The .spec.tunnel.replicas field configures multiple replicas of the tunnel pods for high availability. There are no guarantees about how requests from Cloudflare will be distributed among replicas, but the embedded reverse proxy improves load balancing when proxying to backend Services.

There are three behaviors:

Single replica (default) — omit the replicas field entirely. The controller creates one Deployment named gateway-<gatewayName>-primary.

Scale to zero — set an explicitly empty list:

spec:
  tunnel:
    replicas: []

No Deployments are created.

Multiple replicas — list each replica with a unique name:

spec:
  tunnel:
    replicas:
      - name: alpha
        zone: us-east-1a
      - name: beta
        zone: eu-west-1a

Each entry creates a separate Deployment named gateway-<gatewayName>-<replicaName>. All replicas share the same tunnel, Secret, and ConfigMap resources.

Each replica has the following fields:

  • name (required): Identifies the replica. Must be 1–63 characters, lowercase alphanumeric with hyphens (DNS label format). Names must be unique within the list.
  • zone (optional): Shorthand for topology.kubernetes.io/zone node affinity. Mutually exclusive with affinity.
  • nodeSelector (optional): Map of label key-value pairs for node selection.
  • affinity (optional): Full Kubernetes affinity spec for pod placement. Mutually exclusive with zone.

Replica placement fields (affinity, zone, nodeSelector) are applied after base Deployment construction and user patches, so they always take priority.

Tunnel container configuration

The .spec.tunnel field configures the tunnel container, which embeds both cloudflared and the reverse proxy in a single container.

Container resources

The .spec.tunnel.resources field configures compute resource requirements for the tunnel container.
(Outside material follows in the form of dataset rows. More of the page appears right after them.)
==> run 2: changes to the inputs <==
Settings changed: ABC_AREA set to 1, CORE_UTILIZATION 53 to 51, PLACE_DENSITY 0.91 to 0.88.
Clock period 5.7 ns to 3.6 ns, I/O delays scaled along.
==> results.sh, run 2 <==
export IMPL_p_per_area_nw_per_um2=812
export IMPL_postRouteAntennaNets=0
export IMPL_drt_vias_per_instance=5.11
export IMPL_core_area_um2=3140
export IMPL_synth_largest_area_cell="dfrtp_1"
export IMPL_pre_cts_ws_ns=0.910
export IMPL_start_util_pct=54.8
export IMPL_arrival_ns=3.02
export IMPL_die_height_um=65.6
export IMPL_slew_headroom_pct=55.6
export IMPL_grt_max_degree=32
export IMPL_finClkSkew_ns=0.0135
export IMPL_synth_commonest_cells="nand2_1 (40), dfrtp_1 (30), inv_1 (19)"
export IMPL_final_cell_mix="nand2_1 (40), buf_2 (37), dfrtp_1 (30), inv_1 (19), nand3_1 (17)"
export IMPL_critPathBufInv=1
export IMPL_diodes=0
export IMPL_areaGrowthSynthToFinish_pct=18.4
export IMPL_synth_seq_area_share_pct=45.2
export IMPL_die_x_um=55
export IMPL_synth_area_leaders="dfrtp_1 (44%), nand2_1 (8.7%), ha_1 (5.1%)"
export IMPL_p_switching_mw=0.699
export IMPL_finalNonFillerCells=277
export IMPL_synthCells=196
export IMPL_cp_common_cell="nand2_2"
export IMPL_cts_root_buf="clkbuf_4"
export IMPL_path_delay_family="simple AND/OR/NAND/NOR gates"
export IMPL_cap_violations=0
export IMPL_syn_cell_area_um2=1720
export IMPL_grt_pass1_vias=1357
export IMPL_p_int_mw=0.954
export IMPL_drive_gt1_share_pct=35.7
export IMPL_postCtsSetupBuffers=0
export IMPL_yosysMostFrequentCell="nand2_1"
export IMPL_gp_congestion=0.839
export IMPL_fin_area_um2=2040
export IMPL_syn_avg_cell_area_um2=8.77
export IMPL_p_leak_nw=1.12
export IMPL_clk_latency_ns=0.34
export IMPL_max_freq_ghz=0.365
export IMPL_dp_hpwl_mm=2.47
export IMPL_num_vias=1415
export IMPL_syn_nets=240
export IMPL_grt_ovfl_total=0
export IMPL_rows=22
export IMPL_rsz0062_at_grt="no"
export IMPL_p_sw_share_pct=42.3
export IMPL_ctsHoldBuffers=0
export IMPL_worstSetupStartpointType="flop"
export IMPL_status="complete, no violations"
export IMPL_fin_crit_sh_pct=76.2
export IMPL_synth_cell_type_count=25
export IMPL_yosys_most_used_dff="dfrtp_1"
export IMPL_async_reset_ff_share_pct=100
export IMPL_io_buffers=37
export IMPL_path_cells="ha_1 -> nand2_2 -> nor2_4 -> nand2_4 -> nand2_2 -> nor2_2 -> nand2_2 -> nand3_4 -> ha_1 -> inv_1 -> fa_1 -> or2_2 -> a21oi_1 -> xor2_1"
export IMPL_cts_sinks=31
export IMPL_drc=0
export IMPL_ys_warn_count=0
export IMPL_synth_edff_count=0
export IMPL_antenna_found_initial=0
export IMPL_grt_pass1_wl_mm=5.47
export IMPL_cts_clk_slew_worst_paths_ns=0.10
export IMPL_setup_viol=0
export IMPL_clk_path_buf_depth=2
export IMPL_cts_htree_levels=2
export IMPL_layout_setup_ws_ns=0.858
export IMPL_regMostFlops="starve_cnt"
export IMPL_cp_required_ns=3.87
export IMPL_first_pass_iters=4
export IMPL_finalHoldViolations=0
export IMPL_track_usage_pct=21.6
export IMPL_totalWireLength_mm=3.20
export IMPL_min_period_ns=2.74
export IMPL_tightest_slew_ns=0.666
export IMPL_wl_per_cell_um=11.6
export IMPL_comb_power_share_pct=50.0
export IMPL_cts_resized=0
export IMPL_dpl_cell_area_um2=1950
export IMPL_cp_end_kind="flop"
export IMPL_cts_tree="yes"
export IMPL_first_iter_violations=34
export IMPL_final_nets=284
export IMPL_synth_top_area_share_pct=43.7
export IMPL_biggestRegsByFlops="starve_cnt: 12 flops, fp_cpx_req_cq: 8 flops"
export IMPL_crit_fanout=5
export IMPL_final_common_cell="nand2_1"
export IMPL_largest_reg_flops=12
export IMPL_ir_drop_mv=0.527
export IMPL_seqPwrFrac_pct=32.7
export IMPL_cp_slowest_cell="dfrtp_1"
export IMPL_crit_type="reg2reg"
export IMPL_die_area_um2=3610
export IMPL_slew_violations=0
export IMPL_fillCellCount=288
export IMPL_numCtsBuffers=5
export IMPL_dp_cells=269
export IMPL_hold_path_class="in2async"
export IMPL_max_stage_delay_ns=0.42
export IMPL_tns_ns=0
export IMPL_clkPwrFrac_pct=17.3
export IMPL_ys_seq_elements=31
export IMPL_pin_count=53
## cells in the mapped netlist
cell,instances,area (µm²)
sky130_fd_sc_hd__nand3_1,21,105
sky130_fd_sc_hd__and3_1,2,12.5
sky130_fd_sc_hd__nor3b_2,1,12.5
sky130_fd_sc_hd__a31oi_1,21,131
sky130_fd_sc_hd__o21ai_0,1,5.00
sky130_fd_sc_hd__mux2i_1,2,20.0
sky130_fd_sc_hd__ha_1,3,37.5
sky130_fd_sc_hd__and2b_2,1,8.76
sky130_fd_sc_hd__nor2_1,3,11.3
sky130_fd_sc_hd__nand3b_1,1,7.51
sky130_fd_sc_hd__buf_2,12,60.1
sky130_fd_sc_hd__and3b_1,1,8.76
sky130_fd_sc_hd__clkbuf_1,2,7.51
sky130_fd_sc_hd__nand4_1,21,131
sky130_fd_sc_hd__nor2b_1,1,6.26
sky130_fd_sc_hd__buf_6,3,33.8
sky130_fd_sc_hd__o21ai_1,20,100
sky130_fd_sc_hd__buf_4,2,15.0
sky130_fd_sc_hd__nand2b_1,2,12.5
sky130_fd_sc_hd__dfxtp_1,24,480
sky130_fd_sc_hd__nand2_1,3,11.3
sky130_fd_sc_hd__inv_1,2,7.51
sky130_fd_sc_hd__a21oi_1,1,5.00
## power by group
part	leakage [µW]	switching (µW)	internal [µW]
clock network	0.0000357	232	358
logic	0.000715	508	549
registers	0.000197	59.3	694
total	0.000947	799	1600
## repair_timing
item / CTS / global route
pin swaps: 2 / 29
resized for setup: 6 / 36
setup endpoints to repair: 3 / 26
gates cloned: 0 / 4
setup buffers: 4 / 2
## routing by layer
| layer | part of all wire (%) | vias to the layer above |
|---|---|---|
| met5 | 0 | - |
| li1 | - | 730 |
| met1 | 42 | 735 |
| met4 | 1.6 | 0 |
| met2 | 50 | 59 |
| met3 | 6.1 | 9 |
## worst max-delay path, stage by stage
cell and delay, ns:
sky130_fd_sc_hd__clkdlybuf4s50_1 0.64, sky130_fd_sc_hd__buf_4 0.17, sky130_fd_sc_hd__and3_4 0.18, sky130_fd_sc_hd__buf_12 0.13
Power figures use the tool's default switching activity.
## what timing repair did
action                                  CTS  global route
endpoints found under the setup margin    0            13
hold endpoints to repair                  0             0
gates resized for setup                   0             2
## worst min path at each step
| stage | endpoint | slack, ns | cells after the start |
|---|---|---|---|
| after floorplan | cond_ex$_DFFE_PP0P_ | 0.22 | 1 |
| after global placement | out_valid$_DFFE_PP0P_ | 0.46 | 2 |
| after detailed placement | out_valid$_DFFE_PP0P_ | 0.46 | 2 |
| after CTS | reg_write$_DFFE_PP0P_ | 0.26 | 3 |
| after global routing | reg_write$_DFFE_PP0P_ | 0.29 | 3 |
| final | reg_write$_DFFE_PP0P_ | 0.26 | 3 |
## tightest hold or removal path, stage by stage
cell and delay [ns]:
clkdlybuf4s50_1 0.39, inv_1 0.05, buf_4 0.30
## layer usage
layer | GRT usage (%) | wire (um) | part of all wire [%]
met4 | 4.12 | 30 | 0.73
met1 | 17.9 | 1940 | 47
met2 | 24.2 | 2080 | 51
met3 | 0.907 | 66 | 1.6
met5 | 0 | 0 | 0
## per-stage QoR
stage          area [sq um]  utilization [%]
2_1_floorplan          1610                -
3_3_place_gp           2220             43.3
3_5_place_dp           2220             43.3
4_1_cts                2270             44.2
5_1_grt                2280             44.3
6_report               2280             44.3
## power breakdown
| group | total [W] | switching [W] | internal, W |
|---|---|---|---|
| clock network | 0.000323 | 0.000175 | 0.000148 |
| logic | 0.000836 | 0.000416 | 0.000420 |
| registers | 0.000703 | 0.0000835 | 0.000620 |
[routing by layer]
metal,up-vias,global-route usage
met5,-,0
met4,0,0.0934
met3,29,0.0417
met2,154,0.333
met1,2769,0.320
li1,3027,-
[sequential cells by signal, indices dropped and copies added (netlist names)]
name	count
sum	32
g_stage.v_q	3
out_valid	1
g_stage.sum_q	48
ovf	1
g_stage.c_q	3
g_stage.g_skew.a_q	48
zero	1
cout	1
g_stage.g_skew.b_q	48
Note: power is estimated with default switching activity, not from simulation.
<file path="src/rtl/fwd_pkg.sv">
// Shared constants and types for the RR/EX operand-forwarding and load-use hazard unit.
package fwd_pkg;

  localparam logic [1:0] SEL_ALU    = 2'd0;
  localparam logic [1:0] SEL_ZP9    = 2'd1;
  localparam logic [1:0] SEL_NONE   = 2'd2;
  localparam logic [1:0] SEL_PCPLUS = 2'd3;

  typedef enum logic {
    RUN   = 1'b0,
    STALL = 1'b1
  } fsm_state_t;

  // Which stage supplied a forwarded operand (debug visibility).
  typedef enum logic [2:0] {
    SRC_NONE  = 3'd0,
    SRC_PC    = 3'd1,
    SRC_EXMEM = 3'd2,
    SRC_MEMWB = 3'd3,
    SRC_HIST  = 3'd4
  } fwd_src_t;

endpackage

</file>
<file path="src/rtl/fwd_bypass_unit_if.sv">
// Pipeline-side bundle of the forwarding unit: RR/EX sources, EX/Mem and Mem/WB
// write info in; forwarded operands, stall, error and perf counters out.
interface fwd_bypass_unit_if #(
  parameter int DATA_W = 16,
  parameter int REG_AW = 3,
  parameter int NUM_RD = 2
) ();
  logic [DATA_W-1:0]        rr_ex_pc;
  logic [NUM_RD*REG_AW-1:0] rr_ex_rs;
  logic [NUM_RD-1:0]        rr_ex_fwd_en;
  logic                     ex_mem_regwrite;
  logic                     ex_mem_is_load;
  logic [REG_AW-1:0]        ex_mem_rd;
  logic [1:0]               ex_mem_sel;
  logic [DATA_W-1:0]        ex_mem_alu_out;
  logic [DATA_W-1:0]        ex_mem_zp9;
  logic [DATA_W-1:0]        ex_mem_pc_plus;
  logic                     mem_wb_regwrite;
  logic [REG_AW-1:0]        mem_wb_rd;
  logic [DATA_W-1:0]        mem_wb_data;
  logic [NUM_RD-1:0]        fwd_valid;
  logic [NUM_RD*DATA_W-1:0] fwd_data;
  logic                     stall;
  logic                     hazard_err;
  logic [NUM_RD*32-1:0]     perf_fwd_cnt;
  logic [31:0]              perf_stall_cnt;

  modport master (
    output rr_ex_pc, rr_ex_rs, rr_ex_fwd_en,
    output ex_mem_regwrite, ex_mem_is_load, ex_mem_rd, ex_mem_sel,
    output ex_mem_alu_out, ex_mem_zp9, ex_mem_pc_plus,
    output mem_wb_regwrite, mem_wb_rd, mem_wb_data,
    input  fwd_valid, fwd_data, stall, hazard_err, perf_fwd_cnt, perf_stall_cnt
  );

  modport slave (
    input  rr_ex_pc, rr_ex_rs, rr_ex_fwd_en,
    input  ex_mem_regwrite, ex_mem_is_load, ex_mem_rd, ex_mem_sel,
    input  ex_mem_alu_out, ex_mem_zp9, ex_mem_pc_plus,
    input  mem_wb_regwrite, mem_wb_rd, mem_wb_data,
    output fwd_valid, fwd_data, stall, hazard_err, perf_fwd_cnt, perf_stall_cnt
  );
endinterface

</file>
<file path="src/rtl/fwd_hist_buf.sv">
// Shift register of retired Mem/WB writes; entry 0 is the youngest.
module fwd_hist_buf #(
  parameter int DATA_W     = 16,
  parameter int REG_AW     = 3,
  parameter int HIST_DEPTH = 1
) (
  input  logic                         clk,
  input  logic                         rst_n,
  input  logic                         wr_valid,
  input  logic [REG_AW-1:0]            wr_rd,
  input  logic [DATA_W-1:0]            wr_data,
  output logic [HIST_DEPTH-1:0]        hist_valid,
  output logic [HIST_DEPTH*REG_AW-1:0] hist_rd,
  output logic [HIST_DEPTH*DATA_W-1:0] hist_data
);

  logic              valid_reg [HIST_DEPTH];
  logic [REG_AW-1:0] rd_reg    [HIST_DEPTH];
  logic [DATA_W-1:0] data_reg  [HIST_DEPTH];

  // Shifts every cycle, stall or not, since the downstream stages keep retiring.
  always_ff @(posedge clk or negedge rst_n) begin
    if (!rst_n) begin
      for (int k = 0; k < HIST_DEPTH; k++) begin
        valid_reg[k] <= 1'b0;
        rd_reg[k]    <= '0;
        data_reg[k]  <= '0;
      end
    end else begin
      valid_reg[0] <= wr_valid;
      rd_reg[0]    <= wr_rd;
      data_reg[0]  <= wr_data;
      for (int k = 1; k < HIST_DEPTH; k++) begin
        valid_reg[k] <= valid_reg[k-1];
        rd_reg[k]    <= rd_reg[k-1];
        data_reg[k]  <= data_reg[k-1];
      end
    end
  end

  genvar gi;
  generate
    for (gi = 0; gi < HIST_DEPTH; gi++) begin : g_flat
      assign hist_valid[gi]                    = valid_reg[gi];
      assign hist_rd[gi*REG_AW +: REG_AW]      = rd_reg[gi];
      assign hist_data[gi*DATA_W +: DATA_W]    = data_reg[gi];
    end
  endgenerate

endmodule

</file>
<file path="src/rtl/fwd_bypass_unit.sv">
// Operand forwarding and load-use stall for the RR/EX boundary.
// Optional FWD_PERF_EN macro enables the forward/stall performance counters.
module fwd_bypass_unit
  import fwd_pkg::*;
#(
  parameter int DATA_W     = 16,
  parameter int REG_AW     = 3,
  parameter int NUM_RD     = 2,
  parameter int HIST_DEPTH = 1,
  parameter int PC_REG     = 7
) (
  input  logic             clk,
  input  logic             rst_n,
  fwd_bypass_unit_if.slave bus
);

  localparam logic [REG_AW-1:0] PC_IDX = REG_AW'(PC_REG);

  logic [DATA_W-1:0]            ex_mem_val;
  logic                         ex_mem_fwd_ok;
  logic [HIST_DEPTH-1:0]        hist_valid;
  logic [HIST_DEPTH*REG_AW-1:0] hist_rd;
  logic [HIST_DEPTH*DATA_W-1:0] hist_data;
  fwd_src_t                     port_src [NUM_RD];
  logic [NUM_RD-1:0]            fwd_valid_w;
  logic [NUM_RD*DATA_W-1:0]     fwd_data_w;
  logic [NUM_RD-1:0]            load_hit;
  logic                         hazard;
  fsm_state_t                   state_reg, state_next;
  logic                         stall_w, err_set, hazard_err_reg;

  always_comb begin
    ex_mem_val = '0;
    case (bus.ex_mem_sel)
      SEL_ALU:    ex_mem_val = bus.ex_mem_alu_out;
      SEL_ZP9:    ex_mem_val = bus.ex_mem_zp9;
      SEL_PCPLUS: ex_mem_val = bus.ex_mem_pc_plus;
      default:    ex_mem_val = '0;
    endcase
  end

  // A load's data does not exist yet in EX/Mem, so it can never forward from there.
  assign ex_mem_fwd_ok = bus.ex_mem_regwrite && !bus.ex_mem_is_load && (bus.ex_mem_sel != SEL_NONE);

  fwd_hist_buf #(
    .DATA_W(DATA_W), .REG_AW(REG_AW), .HIST_DEPTH(HIST_DEPTH)
  ) u_hist (
    .clk(clk), .rst_n(rst_n),
    .wr_valid(bus.mem_wb_regwrite), .wr_rd(bus.mem_wb_rd), .wr_data(bus.mem_wb_data),
    .hist_valid(hist_valid), .hist_rd(hist_rd), .hist_data(hist_data)
  );

  genvar gi;
  generate
    for (gi = 0; gi < NUM_RD; gi++) begin : g_port
      logic [REG_AW-1:0] rs;
      logic              en;
      logic              hist_hit;
      logic [DATA_W-1:0] hist_val;
      fwd_src_t          src;
      logic [DATA_W-1:0] data;

      assign rs = bus.rr_ex_rs[gi*REG_AW +: REG_AW];
      assign en = bus.rr_ex_fwd_en[gi];

      always_comb begin
        hist_hit = 1'b0;
        hist_val = '0;
        // Scan oldest to youngest so the youngest matching entry is the one kept.
        for (int k = HIST_DEPTH - 1; k >= 0; k--) begin
          if (hist_valid[k] && (hist_rd[k*REG_AW +: REG_AW] == rs)) begin
            hist_hit = 1'b1;
            hist_val = hist_data[k*DATA_W +: DATA_W];
          end
        end
        src  = SRC_NONE;
        data = '0;
        if (rs == PC_IDX) begin
          src  = SRC_PC;
          data = bus.rr_ex_pc;
        end else if (en && ex_mem_fwd_ok && (bus.ex_mem_rd == rs)) begin
          src  = SRC_EXMEM;
          data = ex_mem_val;
        end else if (en && bus.mem_wb_regwrite && (bus.mem_wb_rd == rs)) begin
          src  = SRC_MEMWB;
          data = bus.mem_wb_data;
        end else if (en && hist_hit) begin
          src  = SRC_HIST;
          data = hist_val;
        end
      end

      assign port_src[gi]                    = src;
      assign fwd_valid_w[gi]                 = (src != SRC_NONE);
      assign fwd_data_w[gi*DATA_W +: DATA_W] = data;
      assign load_hit[gi] = en && (rs != PC_IDX) && bus.ex_mem_regwrite &&
                            bus.ex_mem_is_load && (bus.ex_mem_rd == rs);
    end
  endgenerate

  assign hazard = |load_hit;

  always_ff @(posedge clk or negedge rst_n) begin
    if (!rst_n) state_reg <= RUN;
    else        state_reg <= state_next;
  end

  always_comb begin
    state_next = state_reg;
    case (state_reg)
      RUN:     if (hazard) state_next = STALL;
      STALL:   state_next = RUN;
      default: state_next = RUN;
    endcase
  end

  // A hazard still visible in STALL means upstream ignored the bubble request.
  always_comb begin
    stall_w = 1'b0;
    err_set = 1'b0;
    case (state_reg)
      RUN:     stall_w = hazard;
      STALL:   err_set = hazard;
      default: stall_w = 1'b0;
    endcase
  end

  always_ff @(posedge clk or negedge rst_n) begin
    if (!rst_n)       hazard_err_reg <= 1'b0;
    else if (err_set) hazard_err_reg <= 1'b1;
  end

  assign bus.fwd_valid  = fwd_valid_w;
  assign bus.fwd_data   = fwd_data_w;
  assign bus.stall      = stall_w & rst_n;
  assign bus.hazard_err = hazard_err_reg;

`ifdef FWD_PERF_EN
  logic [31:0] stall_cnt_reg;

  generate
    for (gi = 0; gi < NUM_RD; gi++) begin : g_perf
      logic [31:0] fwd_cnt_reg;
      always_ff @(posedge clk or negedge rst_n) begin
        if (!rst_n)
          fwd_cnt_reg <= '0;
        else if (port_src[gi] != SRC_NONE && port_src[gi] != SRC_PC)
          fwd_cnt_reg <= fwd_cnt_reg + 32'd1;
      end
      assign bus.perf_fwd_cnt[gi*32 +: 32] = fwd_cnt_reg;
    end
  endgenerate

  always_ff @(posedge clk or negedge rst_n) begin
    if (!rst_n)       stall_cnt_reg <= '0;
    else if (stall_w) stall_cnt_reg <= stall_cnt_reg + 32'd1;
  end

  assign bus.perf_stall_cnt = stall_cnt_reg;
`else
  assign bus.perf_fwd_cnt   = '0;
  assign bus.perf_stall_cnt = '0;
`endif

endmodule

</file>
<file path="src/flat_wrapper.sv">
// flat-port wrapper written by rule: the top's interface ports become plain ports
module fwd_bypass_unit_flat import fwd_pkg::*;
#(
  parameter int DATA_W     = 16,
  parameter int REG_AW     = 3,
  parameter int NUM_RD     = 2,
  parameter int HIST_DEPTH = 1,
  parameter int PC_REG     = 7
)
  (clk, rst_n, bus_rr_ex_pc, bus_rr_ex_rs, bus_rr_ex_fwd_en, bus_ex_mem_regwrite, bus_ex_mem_is_load, bus_ex_mem_rd, bus_ex_mem_sel, bus_ex_mem_alu_out, bus_ex_mem_zp9, bus_ex_mem_pc_plus, bus_mem_wb_regwrite, bus_mem_wb_rd, bus_mem_wb_data, bus_fwd_valid, bus_fwd_data, bus_stall, bus_hazard_err, bus_perf_fwd_cnt, bus_perf_stall_cnt);
  fwd_bypass_unit_if #(.DATA_W(DATA_W), .REG_AW(REG_AW), .NUM_RD(NUM_RD)) bus_i ();
  input  logic clk;
  input  logic rst_n;
  input wire logic [$bits(bus_i.rr_ex_pc)-1:0] bus_rr_ex_pc;
  input wire logic [$bits(bus_i.rr_ex_rs)-1:0] bus_rr_ex_rs;
  input wire logic [$bits(bus_i.rr_ex_fwd_en)-1:0] bus_rr_ex_fwd_en;
  input wire logic [$bits(bus_i.ex_mem_regwrite)-1:0] bus_ex_mem_regwrite;
  input wire logic [$bits(bus_i.ex_mem_is_load)-1:0] bus_ex_mem_is_load;
  input wire logic [$bits(bus_i.ex_mem_rd)-1:0] bus_ex_mem_rd;
  input wire logic [$bits(bus_i.ex_mem_sel)-1:0] bus_ex_mem_sel;
  input wire logic [$bits(bus_i.ex_mem_alu_out)-1:0] bus_ex_mem_alu_out;
  input wire logic [$bits(bus_i.ex_mem_zp9)-1:0] bus_ex_mem_zp9;
  input wire logic [$bits(bus_i.ex_mem_pc_plus)-1:0] bus_ex_mem_pc_plus;
  input wire logic [$bits(bus_i.mem_wb_regwrite)-1:0] bus_mem_wb_regwrite;
  input wire logic [$bits(bus_i.mem_wb_rd)-1:0] bus_mem_wb_rd;
  input wire logic [$bits(bus_i.mem_wb_data)-1:0] bus_mem_wb_data;
  output wire logic [$bits(bus_i.fwd_valid)-1:0] bus_fwd_valid;
  output wire logic [$bits(bus_i.fwd_data)-1:0] bus_fwd_data;
  output wire logic [$bits(bus_i.stall)-1:0] bus_stall;
  output wire logic [$bits(bus_i.hazard_err)-1:0] bus_hazard_err;
  output wire logic [$bits(bus_i.perf_fwd_cnt)-1:0] bus_perf_fwd_cnt;
  output wire logic [$bits(bus_i.perf_stall_cnt)-1:0] bus_perf_stall_cnt;
  assign bus_i.rr_ex_pc = bus_rr_ex_pc;
  assign bus_i.rr_ex_rs = bus_rr_ex_rs;
  assign bus_i.rr_ex_fwd_en = bus_rr_ex_fwd_en;
  assign bus_i.ex_mem_regwrite = bus_ex_mem_regwrite;
  assign bus_i.ex_mem_is_load = bus_ex_mem_is_load;
  assign bus_i.ex_mem_rd = bus_ex_mem_rd;
  assign bus_i.ex_mem_sel = bus_ex_mem_sel;
  assign bus_i.ex_mem_alu_out = bus_ex_mem_alu_out;
  assign bus_i.ex_mem_zp9 = bus_ex_mem_zp9;
  assign bus_i.ex_mem_pc_plus = bus_ex_mem_pc_plus;
  assign bus_i.mem_wb_regwrite = bus_mem_wb_regwrite;
  assign bus_i.mem_wb_rd = bus_mem_wb_rd;
  assign bus_i.mem_wb_data = bus_mem_wb_data;
  assign bus_fwd_valid = bus_i.fwd_valid;
  assign bus_fwd_data = bus_i.fwd_data;
  assign bus_stall = bus_i.stall;
  assign bus_hazard_err = bus_i.hazard_err;
  assign bus_perf_fwd_cnt = bus_i.perf_fwd_cnt;
  assign bus_perf_stall_cnt = bus_i.perf_stall_cnt;
  fwd_bypass_unit #(.DATA_W(DATA_W), .REG_AW(REG_AW), .NUM_RD(NUM_RD), .HIST_DEPTH(HIST_DEPTH), .PC_REG(PC_REG)) u_core (.clk(clk), .rst_n(rst_n), .bus(bus_i));
endmodule
</file>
When absent, the controller uses defaults (requests: 50m CPU, 64Mi memory; limits: 500m CPU, 256Mi memory). When set, the provided values replace the defaults entirely.

spec:
  tunnel:
    resources:
      requests:
        cpu: 100m
        memory: 128Mi
      limits:
        cpu: "1"
        memory: 512Mi
Container autoscaling

The .spec.tunnel.autoscaling field configures vertical pod autoscaling for the tunnel container.

spec:
  tunnel:
    autoscaling:
      enabled: true
      minAllowed:
        cpu: 50m
        memory: 64Mi
      maxAllowed:
        cpu: "2"
        memory: 1Gi
      controlledResources: [cpu, memory]
      controlledValues: RequestsAndLimits

When autoscaling.enabled is true, the controller creates a VerticalPodAutoscaler (VPA) resource for each Deployment replica. The VPA produces resource recommendations and applies them automatically using the InPlaceOrRecreate update mode.

The autoscaling fields are:

  • enabled (required): Whether to enable VPA for the tunnel container.
  • minAllowed (optional): Minimum recommended resources (floor).
  • maxAllowed (optional): Maximum recommended resources (ceiling).
  • controlledResources (optional): Which resource types to autoscale. Allowed values are cpu and memory. Defaults to both.
  • controlledValues (optional): Which resource values to autoscale. RequestsAndLimits (default) scales both; RequestsOnly scales only requests.

The VPA CRD must be installed in the cluster for autoscaling to work. If the CRD is not installed, VPA creation will fail and the error will be reported in the Gateway status.